How to choose the Right Number of Clusters in the K-Means Algorithm?

Original article was published by Manik Soni on Deep Learning on Medium


How to choose the Right Number of Clusters in the K-Means Algorithm?

What is Within-Cluster-Sum-of-Squares(WCSS) in clustering? The Elbow method used in K-Means Algorithm.

Before we dive deep into choosing the right number of clusters in the K-Means Algorithm, we first Know What is K-Means Algorithm?

Now, the important question is:

How to choose the Right Number of Clusters in the K-Means Algorithm?

So in order to choose the right number of clusters, we first take an example of this ‘scatter’ plot :

Scatter Plot

So, our result looks like this,

But, how we can able to take 3 clusters for doing categorization? why can’t 2 or 4?

To answer this, Let’s understand the concept stepwise:

Step 1. First, we understand What is Within-Cluster-Sum-of-Squares (WCSS)?

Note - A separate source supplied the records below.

Background: an optimization exercise with open tools, aiming at small area. Do not read the settings as production practice. The RTL was checked by simulation tests, not by an equivalence proof against the original design. No activity file was given, so power comes from the tool's default toggle rates.

File: flow/design.v
module twms_decode (
  input  logic [1:0]  port,        
  input  logic [31:0] w,           
  input  logic        halted,
  input  logic [1:0]  avail,       
  output logic [16:0] op,          
  output logic [2:0]  reason       
);
  logic z27_26, z25_24, z23_22, z21_8, z7, z6_5, z4_3, z2_0;
  assign z27_26 = (w[27:26] == 2'b0);
  assign z25_24 = (w[25:24] == 2'b0);
  assign z23_22 = (w[23:22] == 2'b0);
  assign z21_8  = (w[21:8]  == 14'b0);
  assign z7     = ~w[7];
  assign z6_5   = (w[6:5]   == 2'b0);
  assign z4_3   = (w[4:3]   == 2'b0);
  assign z2_0   = (w[2:0]   == 3'b0);
  logic z23_8, z7_0, z23_3, z27_3;
  assign z23_8 = z23_22 & z21_8;
  assign z7_0  = z7 & z6_5 & z4_3 & z2_0;
  assign z23_3 = z23_8 & z7 & z6_5 & z4_3;
  assign z27_3 = z27_26 & z25_24 & z23_3;
  logic host, env, sev;
  assign host = (port == 2'd0);
  assign env  = (port == 2'd1);
  assign sev  = (port == 2'd2);
  logic [15:0] n;    
  always_comb begin
    n = '0;
    n[w[31:28]] = 1'b1;
  end
  logic bus_bad, cnt_bad, lvl_bad;
  assign bus_bad = w[27];
  assign cnt_bad = (w[9:7] == 3'd0) || (w[9] && (w[8] || w[7]));
  assign lvl_bad = w[2] && (w[1] || w[0]);
  assign op[0]  = n[1];
  assign op[1]  = n[2];
  assign op[2]  = n[3];
  assign op[3]  = n[4];
  assign op[4]  = n[5];
  assign op[5]  = n[6];
  assign op[6]  = n[7];
  assign op[7]  = n[8];
  assign op[8]  = n[9];
  assign op[9]  = n[10];
  assign op[10] = n[11];
  assign op[11] = n[12];
  assign op[12] = n[13] & z25_24;
  assign op[13] = n[13] & (w[25:24] == 2'd1);
  assign op[14] = n[13] & (w[25:24] == 2'd2);
  assign op[15] = n[14] & (w[27:24] == 4'd0);
  assign op[16] = n[14] & (w[27:24] == 4'd1);
  logic rx_sev, rx_raise;
  assign rx_sev   = (w[25:24] == 2'd1);
  assign rx_raise = (w[23:22] == 2'd1);
  logic ok_form, in_range, busy;
  assign ok_form =
      (op[0]  & host & z6_5) |
      ((op[1] | op[3]) & host & z25_24 & z23_8 & z7_0) |
      (op[2]  & host & z23_8) |
      ((op[4] | op[5]) & host & z27_26 & z25_24 & z23_8 & z7 & z6_5) |
      ((op[6] | op[9] | op[10]) & host & z27_3 & z2_0) |
      ((op[7] | op[8]) & host & z27_3) |
      (op[11] & sev & z23_8 & (w[25:24] != 2'd3) & (rx_sev | z7_0)) |
      (op[12] & env & z21_8 & (w[23:22] != 2'd3) & (rx_raise | z7_0)) |
      (op[13] & host & z23_3) |
      (op[14] & host & z23_3 & z2_0) |
      (op[15] & host & z23_3 & z2_0) |
      (op[16] & env  & z23_3 & z2_0);
  assign in_range = ~(((op[0] | op[1] | op[2] | op[3] | op[11] | op[12] | op[13] | op[14]) & bus_bad) |
                      (op[0] & cnt_bad) |
                      ((op[7] | op[8]) & lvl_bad));
  assign busy = (op[0] | op[2]) & ~avail[w[26]];
  always_comb begin
    if (halted && !(host && w == 32'hE000_0000))
      reason = 3'd4;         
    else if (!ok_form)
      reason = 3'd1;         
    else if (!in_range)
      reason = 3'd2;         
    else if (busy)
      reason = 3'd3;         
    else
      reason = 3'd0;
  end
endmodule
module twms (
  input  logic        clk,
  input  logic        rst,           
  input  logic        cmd_valid,
  input  logic [1:0]  cmd_port,      
  input  logic [31:0] cmd_word,
  output logic        rsp_valid,
  output logic        rsp_ok,
  output logic [31:0] rsp_data,
  output logic [1:0]  bo0_cnt,       
  output logic [10:0] bo0_act0,
  output logic [10:0] bo0_act1,
  output logic [1:0]  bo1_cnt,       
  output logic [10:0] bo1_act0,
  output logic [10:0] bo1_act1,
  output logic        sleep_valid,   
  output logic [2:0]  sleep_level,
  output logic        pwr_asleep,    
  output logic [2:0]  pwr_level,
  output logic        halt,          
  output logic [2:0]  fcode,
  output logic [7:0]  finfo
);
  localparam logic [2:0] R_ZERO = 3'd0, R_XSTAT = 3'd1, R_BUFRD = 3'd2, R_EVPEND = 3'd3,
                         R_CDA = 3'd4, R_SLEEP = 3'd5, R_IRQSTAT = 3'd6, R_FSTAT = 3'd7;
  logic [1:0][2:0]  state_q;
  logic [1:0]       mode_q;
  logic [1:0][6:0]  paddr_q;
  logic [1:0][7:0]  raddr_q;
  logic [1:0][2:0]  rem_q;
  logic [1:0][31:0] buf_q;
  logic [1:0][4:0]  evid_q;
  logic [1:0][2:0]  if_q;
  logic [1:0][2:0]  ien_q;
  logic [1:0][7:0]  rxdata_q;
  logic [31:0]      ev_q;
  logic [4:0][2:0]  vote_q;
  logic [1:0]       fcode_q;
  logic [5:0]       finfo_q;
  logic             asleep_q;
  logic [2:0]       plevel_q;
  logic             rsp_valid_q;
  logic [3:0]       rsp_code_q;
  logic             step_bus_q;
  logic             emit_q;
  logic halt_q;
  assign halt_q = fcode_q[1] | fcode_q[0];
  logic [1:0] avail;
  assign avail[0] = (state_q[0] == 3'd0);
  assign avail[1] = (state_q[1] == 3'd0);
  logic [16:0] op;
  logic [2:0]  reason;
  twms_decode u_decode (
    .port   (cmd_port),
    .w      (cmd_word),
    .halted (halt_q),
    .avail  (avail),
    .op     (op),
    .reason (reason)
  );
  logic ex;    
  assign ex = cmd_valid & (reason == 3'd0);
  logic [4:0] nz;
  logic [2:0] cda;
  always_comb begin
    for (int l = 0; l < 5; l++) nz[l] = (vote_q[l] != 3'd0);
    if (nz[0])      cda = 3'd0;
    else if (nz[1]) cda = 3'd1;
    else if (nz[2]) cda = 3'd2;
    else if (nz[3]) cda = 3'd3;
    else            cda = 3'd4;
  end
  logic [2:0] pend0, pend1, pend;
  logic       dlv_bus;
  logic [1:0] dlv_kind;
  logic       dlv;
  assign pend0    = if_q[0] & ien_q[0];
  assign pend1    = if_q[1] & ien_q[1];
  assign dlv_bus  = (pend0 == 3'b0);
  assign pend     = dlv_bus ? pend1 : pend0;
  assign dlv_kind = pend[0] ? 2'd0 : (pend[1] ? 2'd1 : 2'd2);
  assign dlv      = ~cmd_valid & ~halt_q & ((pend0 | pend1) != 3'b0);
  logic       b;           
  logic [1:0] k;           
  logic       sub;         
  logic [7:0] wd;          
  assign b   = cmd_valid ? cmd_word[26] : dlv_bus;
  assign k   = cmd_valid ? cmd_word[25:24] : dlv_kind;
  assign sub = (ex & op[11]) | dlv;
  assign wd  = cmd_valid ? cmd_word[7:0] : rxdata_q[dlv_bus];
  logic [2:0] st, st_ext, rem_b, rem_new;
  assign st      = state_q[b];
  assign st_ext  = (st == 3'd7) ? 3'd4 : st;
  assign rem_b   = rem_q[b];
  assign rem_new = rem_b - 3'd1;
  logic h_addr, h_reg, h_rst, h_rx, h_wr, h_stop, h_ok;
  assign h_addr = (st == 3'd1) & (k == 2'd0);
  assign h_reg  = (st == 3'd2) & (k == 2'd0);
  assign h_rst  = (st == 3'd3) & (k == 2'd0);
  assign h_rx   = ((st == 3'd3) | (st == 3'd5)) & (k == 2'd1);
  assign h_wr   = ((st == 3'd4) | (st == 3'd7)) & (k == 2'd0);
  assign h_stop = (st == 3'd6) & (k == 2'd2);
  assign h_ok   = h_addr | h_reg | h_rst | h_rx | h_wr | h_stop;
  logic       v_inc, v_dec;
  logic [2:0] lvl, vsel, vnew;
  logic       v_fatal;
  assign v_inc   = ex & (op[0] | op[7]);
  assign v_dec   = (ex & op[8]) | (sub & h_stop);
  assign lvl     = (cmd_valid & (cmd_word[31:29] == 3'b100)) ? cmd_word[2:0] : 3'd2;
  assign vsel    = vote_q[lvl];
  assign vnew    = v_inc ? (vsel + 3'd1) : (vsel - 3'd1);
  assign v_fatal = (v_inc & (vsel == 3'd5)) | (v_dec & (vsel == 3'd0));
  logic fatal;
  assign fatal = v_fatal | (sub & ~h_ok);
  logic [1:0] fcode_new;
  logic [5:0] finfo_new;
  assign fcode_new = (sub & ~h_ok) ? 2'd1 : (v_inc ? 2'd3 : 2'd2);
  assign finfo_new = (sub & ~h_ok) ? {b, st_ext, k} : {3'b0, lvl};
  logic [2:0] st_new;
  always_comb begin
    if (ex & op[0])  st_new = 3'd1;
    else if (h_addr) st_new = mode_q[b] ? 3'd2 : 3'd7;
    else if (h_reg)  st_new = 3'd3;
    else if (h_rst)  st_new = 3'd5;
    else if (h_rx)   st_new = (rem_new == 3'd0) ? 3'd6 : 3'd5;
    else if (h_wr)   st_new = (rem_new == 3'd0) ? 3'd6 : 3'd4;
    else             st_new = 3'd0;
  end
  logic st_we, rem_we, xs, bw;
  logic [1:0] lane;
  assign xs     = ex & op[0];
  assign st_we  = xs | sub;
  assign rem_we = xs | (sub & (k[0] | (st[2] & ~k[1])));
  assign bw     = (ex & op[2]) | (sub & h_rx);
  assign lane   = (cmd_valid & ~cmd_word[31]) ? cmd_word[25:24] : rem_new[1:0];
  logic       ev_we, ev_val;
  logic [4:0] ev_idx;
  assign ev_we  = (ex & (op[4] | op[5])) | (sub & h_stop);
  assign ev_idx = (cmd_valid & ~cmd_word[31]) ? cmd_word[4:0] : evid_q[b];
  assign ev_val = (cmd_valid & ~cmd_word[31]) ? cmd_word[28] : 1'b1;
  logic [3:0] rsp_code;
  always_comb begin
    if (reason != 3'd0)  rsp_code = {1'b0, reason};
    else if (fatal)      rsp_code = 4'd5;
    else if (op[1])      rsp_code = {1'b1, R_XSTAT};
    else if (op[3])      rsp_code = {1'b1, R_BUFRD};
    else if (op[6])      rsp_code = {1'b1, R_EVPEND};
    else if (op[9])      rsp_code = {1'b1, R_CDA};
    else if (op[10])     rsp_code = {1'b1, R_SLEEP};
    else if (op[14])     rsp_code = {1'b1, R_IRQSTAT};
    else if (op[15])     rsp_code = {1'b1, R_FSTAT};
    else                 rsp_code = {1'b1, R_ZERO};
  end
  logic emit;
  assign emit = ~fatal & (xs | (sub & (h_addr | h_reg | h_rx | h_wr)));
  logic [7:0] wdr;
  logic       evr;
  assign wdr = wd & {8{~rst}};
  assign evr = ev_val & ~rst;
  always_ff @(posedge clk) begin
    for (int x = 0; x < 2; x++) begin
      for (int l = 0; l < 4; l++)
        if (rst | (bw & (b == x[0]) & (lane == l[1:0]))) buf_q[x][8*l +: 8] <= wdr;
      if (rst | (ex & op[12] & (b == x[0]) & (cmd_word[23:22] == 2'd1))) rxdata_q[x] <= wdr;
    end
    for (int i = 0; i < 32; i++)
      if (rst | (ev_we & (ev_idx == i[4:0]))) ev_q[i] <= evr;
  end
  logic [2:0] rem_in;
  assign rem_in = xs ? cmd_word[9:7] : rem_new;
  always_ff @(posedge clk) begin
    for (int x = 0; x < 2; x++) begin
      if (rst | (st_we & (b == x[0])))      state_q[x] <= st_new & {3{~rst}};
      if (rst | (xs & (b == x[0])))         mode_q[x]  <= cmd_word[25] & ~rst;
      if (rst | (rem_we & (b == x[0])))     rem_q[x]   <= rem_in & {3{~rst}};
      if (rst | (ex & op[13] & (b == x[0]))) ien_q[x]  <= cmd_word[2:0] | {3{rst}};
      for (int f = 0; f < 3; f++)
        if (rst | (ex & op[12] & (b == x[0]) & (cmd_word[23:22] == f[1:0])) |
            (dlv & (dlv_bus == x[0]) & (dlv_kind == f[1:0])))
          if_q[x][f] <= ~rst & cmd_valid;
    end
    for (int l = 0; l < 5; l++)
      if (rst | ((v_inc | v_dec) & (lvl == l[2:0]))) vote_q[l] <= vnew & {3{~rst}};
    if (rst | fatal) begin
      fcode_q <= fcode_new & {2{~rst}};
      finfo_q <= finfo_new & {6{~rst}};
    end
    if (rst | (ex & (op[10] | op[16])) | sub) asleep_q <= ~rst & ex & op[10];
    rsp_valid_q <= ~rst & cmd_valid;
    emit_q      <= ~rst & emit;
  end
  always_ff @(posedge clk) begin
    if (xs) begin
      paddr_q[b] <= cmd_word[24:18];
      raddr_q[b] <= cmd_word[17:10];
      evid_q[b]  <= cmd_word[4:0];
    end
    if (ex & op[10]) plevel_q <= cda;
    rsp_code_q <= rsp_code;
    step_bus_q <= b;
  end
  logic [2:0] so;         
  logic [2:0] so_ext;
  logic [31:0] bsel;
  logic [7:0]  lane_o;
  assign so     = state_q[step_bus_q];
  assign so_ext = (so == 3'd7) ? 3'd4 : so;
  assign bsel   = buf_q[step_bus_q];
  assign lane_o = bsel[8*rem_q[step_bus_q][1:0] +: 8];
  logic ok;
  logic [2:0] kind;
  assign ok   = rsp_code_q[3];
  assign kind = rsp_code_q[2:0];
  always_comb begin
    rsp_data = 32'b0;
    if (!ok) rsp_data[2:0] = kind;
    else case (kind)
      R_XSTAT:   rsp_data[7:0] = {mode_q[step_bus_q], rem_q[step_bus_q], so_ext, so == 3'd0};
      R_BUFRD:   rsp_data = bsel;
      R_EVPEND:  rsp_data = ev_q;
      R_CDA, R_SLEEP: rsp_data[2:0] = cda;
      R_IRQSTAT: rsp_data[15:0] = {rxdata_q[step_bus_q], 2'b0, ien_q[step_bus_q], if_q[step_bus_q]};
      R_FSTAT:   rsp_data[15:0] = {2'b0, finfo_q, 4'b0, 1'b0, fcode_q, halt_q};
      default: ;
    endcase
  end
  assign rsp_valid = rsp_valid_q;
  assign rsp_ok    = ok;
  logic [1:0]  cnt;
  logic [10:0] a0;
  assign cnt[1] = emit_q & ((so == 3'd1) | (so == 3'd3) | (so == 3'd6));
  assign cnt[0] = emit_q & ~cnt[1];
  always_comb begin
    case (so)
      3'd1, 3'd3: a0 = 11'h000;                                     
      3'd2, 3'd7: a0 = {3'b100, raddr_q[step_bus_q]};                
      3'd5:       a0 = 11'h200;                                     
      3'd6:       a0 = mode_q[step_bus_q] ? 11'h300 : {3'b100, lane_o};  
      default:    a0 = {3'b100, lane_o};                            
    endcase
  end
  assign bo0_cnt  = step_bus_q ? 2'b0 : cnt;
  assign bo1_cnt  = step_bus_q ? cnt : 2'b0;
  assign bo0_act0 = a0;
  assign bo1_act0 = a0;
  assign bo0_act1 = {~so[2], 1'b0, so[2], paddr_q[0] & {7{~so[2]}}, so[1] & so[0]};
  assign bo1_act1 = {~so[2], 1'b0, so[2], paddr_q[1] & {7{~so[2]}}, so[1] & so[0]};
  assign sleep_valid = rsp_valid_q & ok & (kind == R_SLEEP);
  assign sleep_level = plevel_q;
  assign pwr_asleep  = asleep_q;
  assign pwr_level   = plevel_q;
  assign halt        = halt_q;
  assign fcode       = {1'b0, fcode_q};
  assign finfo       = {2'b0, finfo_q};
endmodule
File: flow/flow/run.sh
#!/bin/bash
set -euo pipefail
bash standard.sh \
  "BUFFER_PORTS_ARGS=-buffer_cell sky130_fd_sc_hd__buf_1" \
  "CTS_ARGS=-sink_clustering_enable -repair_clock_nets -dont_use_dummy_load -buf_list sky130_fd_sc_hd__clkbuf_4 -root_buf sky130_fd_sc_hd__clkbuf_8" \
  finish > standard.log 2>&1
File: flow/standard.sh
#!/bin/bash
# synth_recipe.tcl (not shown) runs the flow's synth.tcl, then flattens the netlist and writes it again
# the make line also repeats each setting of config.mk as NAME=value (left out here)
make -C /OpenROAD-flow-scripts/flow DESIGN_CONFIG=/design/flow/config.mk WORK_HOME=/design/flow/orfs CLKGATE_MAP_FILE= SYNTH_SCRIPT=/design/flow/synth_recipe.tcl "${@:-finish}"
File: flow/config.mk
export PLATFORM = sky130hd
export DESIGN_NAME = twms
export DESIGN_NICKNAME = twms
export VERILOG_FILES = /design/flow/design.v
export SDC_FILE = /design/flow/constraint.sdc
export NUM_CORES = 4
export LEC_CHECK = 0
export ABC_AREA = 1
export CAP_MARGIN = 20
export CORE_MARGIN = 2
export CORE_UTILIZATION = 40
export PLACE_DENSITY = 0.6
export SLEW_MARGIN = 20
File: flow/constraint.sdc
create_clock -name core_clock -period 10.0 [get_ports {clk}]
set_input_delay 2.0000 -clock core_clock [delete_from_list [all_inputs] [get_ports {clk}]]
set_output_delay 2.0000 -clock core_clock [all_outputs]
set_load 0.01 [all_outputs]
==> metrics.yaml, run 1 <==
synth_edf_count: 205
grt_max_degree: 72
yosys_warnings: 2
rsz0062_at_grt: "no"
p_leak_nw: 4.77
finalHoldViolCount: 0
fin_cells: 1734
globalRoute.totalOverflow: 0
async_reset_ff_frac: 0
worstHoldPathCells: 2
dieArea_mm2: 0.0294
final_antenna_net_count: 0
ys.flop_type: "edfxtp_1"
timing.rr.end: "buf_q[52]"
drt-total-wl_um: 34600
initial_core_util: 0.405
finalCritPeriodShare: 0.559
hold_start: "ien_q[0]"
slew_headroom: 0.307
syn-instance-count: 1224
fin_skew_ns: 0.0416
drc: 0
cts_setup_buffers: 0
n_antenna_cell: 0
viasPerCell: 5.39
ys_seq_elements: 212
io_pins: 139
rows: 61
holdBufCountCts: 0
root_buffer: "clkbuf_8"
layout_common_cells: "nand2_1, edfxtp_1, nor2_1"
routabilityCongestion: 0.960
drive_gt1_frac: 0.0900
cap_violations: 0
core_mm2: 0.0277
grt_pass1_vias: 8698
fp.dieH_um: 171
powerDensity_mw_per_mm2: 162
timing.rr.start: "if_q[1]"
drtPass1Iterations: 6
h-tree-depth: 2
antenna_found_initial: 0
tns_ns: 0
grt.total_usage: 0.233
dp.cells: 1679
fmax_mhz: 179
peakVddDrop_v: 0.0000668
min_to: "if_q[0]"
hp-class: "reg2reg"
hpwl_um: 25800
synthesis.area_per_instance_um2: 9.16
drt_iter0_drc: 1009
status: "timing/DRC/antenna clean"
clk_pin_slew_worst_paths_ns: 0.06
slew_viol_final: 0
area_growth_pct: 10.2
cts_buffer_depth: 3
synth_seq_area_share: 0.562
die_w_um: 171
nNetsFinal: 1402
cp_max_fo: 49
wl_per_cell_um: 19.9
critical_path_required_ns: 8.00
ctsResizeCount: 0
rr_worst_depth: 11
synth_cell_types: 58
min_period_ns: 5.59
vias: 9342
final_common_cell: "nand2_1"
critPathKind: "reg2out"
tritoncts: "yes"
synthesis.area_mm2: 0.0112
worst_slew_pin_slew_ns: 1.03
cts_made_buffers: 55
port-buffer-count: 133
grt_first_pass_wirelength_um: 50700
cts_sinks: 212
rrSetupSlack_ns: 5.69
crit_path_end_kind: "output pin"
critPathArrivalTime_ns: 3.59
worst_skew_pair.late_latency_ns: 0.54
setup_viol: 0
startpoint_type: "flop"
[stage by stage]
step	power (mW)	setup slack (ns)	util	hold WS, ns	area, um^2
final	2.00	4.41	0.446	0.804	12400
after global routing	2.11	4.06	0.446	0.855	12400
after CTS	2.02	4.42	0.445	0.814	12300
after detailed placement	1.45	4.18	0.429	0.785	11900
after global placement	1.44	4.20	0.429	0.773	11900
after floorplan	1.33	5.15	-	0.621	11200
[Yosys cell counts (4+ instances only)]
library cell,n,area (um^2)
a211oi_1,7,52.6
a21oi_1,56,280
a221oi_1,4,35.0
a22oi_1,19,143
a31oi_1,6,37.5
a32o_1,4,40.0
buf_1,4,15.0
buf_2,5,25.0
buf_4,23,173
buf_6,4,45.0
clkbuf_1,34,128
dfxtp_1,7,140
edfxtp_1,205,6160
ha_1,6,75.1
inv_1,120,450
inv_2,6,22.5
mux2i_1,5,50.1
nand2_1,285,1070
nand2_2,8,50.1
nand2_4,7,78.8
nand3_1,33,165
nand3_2,5,50.1
nand4_1,10,62.6
nor2_1,145,544
nor2_2,4,25.0
nor2_4,5,56.3
nor3_1,13,65.1
o21ai_0,96,480
o21ai_1,35,175
o21ai_2,4,35.0
o21bai_1,8,60.1
o22ai_1,4,25.0
o32ai_1,9,78.8
[critical path, cell delays in order (launching register included)]
cell      delay (ns)
dfxtp_2         0.71
buf_4           0.57
inv_1           0.08
buf_4           0.32
nand2_1         0.12
nand2_1         0.15
a221oi_1        0.33
nand2_1         0.08
a221oi_1        0.21
o21ai_0         0.24
buf_1           0.21
[kinds of logic (layout without fill, tap and decap cells)]
| kind of cell | Yosys count | count (layout) | share of synthesized area |
|---|---|---|---|
| DFF | 212 | 212 | 0.562 |
| other | 1 | 5 | 0.000335 |
| xor gates and xnor gates | 3 | 3 | 0.00234 |
| AOI/OAI and AO/OA | 268 | 268 | 0.142 |
| and+or+nand+nor | 529 | 529 | 0.203 |
| adders and majority gates | 7 | 7 | 0.00848 |
| muxes | 5 | 5 | 0.00446 |
| buffers and inverters | 199 | 327 | 0.0778 |
[power by group]
group / internal, mW / switching (mW)
registers: 1.05 / 0.0267
logic: 0.0931 / 0.265
clock network: 0.272 / 0.301
[routing by layer]
layer  track usage  vias to the layer above  wire length [um]
met5        0.0243                        -                92
met4         0.105                        2              1400
met3        0.0486                       79              2440
met2         0.386                      433             16400
met1         0.293                     4401             14200
li1              -                     4427                 -
[area by class of cell]
type | count | area [um^2]
multi-input combinational | 817 | 4080
fill | 2732 | 15400
clock buffer | 55 | 444
sequential | 212 | 6300
tap | 378 | 473
inverter | 129 | 487
timing repair buffer | 143 | 574
[how the worst max path moves through the flow]
stage / start / to / slack, ns / cells after the start
final: step_bus_q / rsp_data[0] / 4.41 / 10
after global routing: step_bus_q / rsp_data[0] / 4.06 / 10
after CTS: step_bus_q / rsp_data[0] / 4.42 / 10
after detailed placement: cmd_word[17] / vote_q[7] / 4.18 / 18
after global placement: cmd_word[17] / flop / 4.20 / 14
after floorplan: cmd_word[28] / flop / 5.15 / 15
==> run 2: changes to the inputs <==
==> flow/run.sh (new file) <==
#!/bin/bash
# synth_recipe.tcl (not shown) runs the flow's synth.tcl, then flattens the netlist and writes it again
# the make line also repeats each setting of config.mk as NAME=value (left out here)
make -C /OpenROAD-flow-scripts/flow DESIGN_CONFIG=/design/flow/config.mk WORK_HOME=/design/flow/orfs CLKGATE_MAP_FILE= SYNTH_SCRIPT=/design/flow/synth_recipe.tcl finish
--- a/flow/config.mk
+++ b/flow/config.mk
@@ -5,7 +5,6 @@
 export SDC_FILE = /design/flow/constraint.sdc
 export NUM_CORES = 4
 export LEC_CHECK = 0
-export ABC_AREA = 1
 export CAP_MARGIN = 20
 export CORE_MARGIN = 2
 export CORE_UTILIZATION = 40
removed: flow/flow/run.sh
removed: flow/standard.sh
==> run 2 against run 1 <==
Net effect: highest routed layer is now met4; synthesized cell count is 11% lower; flip-flop and latch count stayed put; routed wire length is 3.4% higher; core utilization is 4.2 points higher; sequential power hardly changed; sequential share of layout area is 6.3 points lower; largest power group unchanged; register-to-register slack worse by 0.49 ns.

WCSS may be defined as an Implicit Objective Function which helps to give the right number of centroids or clusters to include in the dataset.

It gives the measure of the sum of distances of observations from their cluster centroids.

Step 2. Now let’s include 1 centroid in our dataset. Now the value of WCSS is very high because if we do the calculation the sum of distances of observations from their cluster centroids gives a very big result.

Step 3. Now include one more centroid that is, include 2 centroids in the dataset.WCSS result is much less as compared to the Step 2 result.

Step 4. Now again include one more centroid that is 3 centroids in the dataset. It gives a much lower result of WCSS than Step 3.

Step 5. Now, the question is when to stop adding the centroids into the dataset?

In order to answer this, let’s analyze the sequential steps of adding the centroid.

So, According to the above graph, we can analyze the substantial change in the value of WCSS by adding 2 centroids from 1 centroid.

Again, see the abrupt change by adding 3 centroids from 2 centroids.

By adding centroids from 3 to 10, you can see that there is no abrupt change but a small difference observed while adding new centroids.

So centroid 3 is a threshold that gives us a value of how much clusters to include in our dataset?

This Method of finding is known as the Elbow method.